DRC Premier faces tough tasksBy JUAKALI KAMBALE in Kinshasa | Tuesday, May 1  2012 at  14:16

DR Congo Prime Minister Augustin Matata Ponyo Mabon. JUAKALI KAMBALE | AFRICA REVIEW 

The Democratic Republic of Congo’s newly appointed government under Prime Minister Augustin Matata Ponyo faces urgent economic and security challenges.

It is also leaner and decidedly technocratic. The Cabinet has 36 ministers compared to the outgoing one which had 47. There are seven women in the new team.

Clearly, the new Prime Minister wanted a small but performing team. A good number of the newcomers have worked with international institutions such as the World Bank or the UNDP. Mr Ponyo himself was, for a long time, with the DRC Central Bank before becoming Finance minister.

He did not appoint a substantive Finance minister, but delegated to that portfolio a bureaucrat attached to the his office.

In effect, the Prime Minister will be overseeing this docket directly.

The other critical docket Mr Ponyo’s office has embraced is Defence. This translates to his determination to put an end to the activities of armed groups activities in Eastern DRC.

One of the Prime Minister’s tasks is to implement the IMF’s recommendations on reforming the economy. As he told reporters last week, the national currency has been sufficiently stabilised since 2010.

“Such a policy is to be continued, sustained and reinforced,” he declared.

Mr Ponyo evidently enjoys the confidence of President Joseph Kabila. The President has been expounding a policy called “the five pillars of the Republic,” the most prominent being the improvement of the infrastructure, which is sorely poor DRC.

That includes the improvement of major roads linking main cities such as Kinshasa, Kikwit, Kananga, Mbujimayi and Lubumbashi in the south, and Kisangani, Beni, Butembo, Goma and Bukavu in the eastern.

Purchasing power

The goal is to facilitate the flow of agricultural products from remote areas to national cities.

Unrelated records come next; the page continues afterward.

--- config.mk ---
export PLATFORM = sky130hd
export DESIGN_NAME = seg7_regs
export DESIGN_NICKNAME = d
export VERILOG_FILES = /design/src/hw/tenyr_bus_settings.svh /design/src/hw/tenyr_bus_pkg.sv /design/src/hw/seg7_regs.sv
export SDC_FILE = /design/constraint.sdc
export NUM_CORES = 1
export LEC_CHECK = 0
export BUFFER_PORTS_ARGS = -buffer_cell sky130_fd_sc_hd__buf_4
export CORE_MARGIN = 2
export CORE_UTILIZATION = 35
export DETAILED_ROUTE_END_ITERATION = 7
export GPL_ROUTABILITY_DRIVEN = 0
export PLACE_DENSITY_LB_ADDON = 0.15
export SLEW_MARGIN = 20
export SYNTH_ARGS = -nofsm -noshare
export SYNTH_HDL_FRONTEND = slang
export SYNTH_SLANG_ARGS = --single-unit
export TNS_END_PERCENT = 30
--- constraint.sdc ---
create_clock -name wb_clk_i -period 2.2 [get_ports wb_clk_i]
set_input_delay 0.33 -clock wb_clk_i [delete_from_list [all_inputs] [get_ports wb_clk_i]]
set_output_delay 0.33 -clock wb_clk_i [all_outputs]
set_load 0.1 [all_outputs]
--- src/hw/tenyr_bus_settings.svh ---
`ifndef TENYR_BUS_SETTINGS_SVH
`define TENYR_BUS_SETTINGS_SVH

// ---------------------------------------------------------------------------
// Data bus address map
// ---------------------------------------------------------------------------

// All addresses are word addresses, so one step moves by a 32-bit word

// Main memory sits at the reset vector and covers 1024 words
`define RESETVECTOR     32'h00001000
`define RAM_MASK        32'hfffffc00

// Word-address width of the RAM, which must agree with RAM_MASK
`define RAM_ABITS       10

// The seven-segment display decodes two registers
`define SEG7_ADDR       32'h00000100
`define SEG7_MASK       32'hfffffffe

// ---------------------------------------------------------------------------
// Display scanning
// ---------------------------------------------------------------------------

// Each digit stays lit for 2**SEG7_SCAN_BITS clock cycles
// A board build at a real core clock would raise this to roughly 16
`define SEG7_SCAN_BITS  4

`endif

--- src/hw/tenyr_bus_pkg.sv ---
package tenyr_bus_pkg;

    // -----------------------------------------------------------------------
    // Bus types
    // -----------------------------------------------------------------------

    // Number of byte lanes in one bus word
    localparam int BUS_BYTES = 4;

    // Data and address word of the tenyr data bus
    typedef logic [8*BUS_BYTES-1:0] bus_word_t;

    // One select bit per byte lane, bit 0 selects bits 7 to 0
    typedef logic [BUS_BYTES-1:0] bus_sel_t;

    // -----------------------------------------------------------------------
    // Display types
    // -----------------------------------------------------------------------

    // Number of digits on the display
    localparam int NUM_DIGITS = 4;

    // A single hex digit as written by software
    typedef logic [3:0] digit_t;

    // Segment pattern driven to the pins, active low
    // Bit 7 is the decimal point, bits 6 to 0 are segments g down to a
    typedef logic [7:0] seg_pattern_t;

    // Pattern with every segment and the decimal point dark
    localparam seg_pattern_t SEG_BLANK = 8'hff;

endpackage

The rehabilitation of hospitals and schools constitutes another policy pillar.

However, for the general population, the main concern is the social sector. The ordinary people are bound to remain skeptical until they see some tangible changes in their daily living.

“For us, the evidence of the performance of the new government should be seen through consistency of what we eat daily and the purchasing power of ordinary civil servants,” says Ms Mamisa Chibalonza, a school teacher.

“Otherwise, you can improve roads, schools and hospitals, but if people don’t have something to eat, such high performances at the state level may not have noticeable impact at lower level,” she adds.

Perhaps the greatest challenge is in the security sector. The eastern part of the country is currently undergoing renewed rebellion.

Both President Kabila and his late father Laurent never overcame the armed groups in eastern DRC.

When Mr Ponyo announced his government, Walikale District in North Kivu Province was facing attacks from rebel troops allied to renegade general Bosco Ntaganda against the loyal army.

These troops, exclusively belonging to the Tutsi ethnic community, deserted the national army in protest against the international pressure on the DRC Government to transfer Gen Ntaganda to the International Criminal Court in The Hague, which has issued an arrest warrant for him.

North Kivu is famed for its mineral and agricultural resources. But due to the everlasting insecurity there, these resources remain underutilised.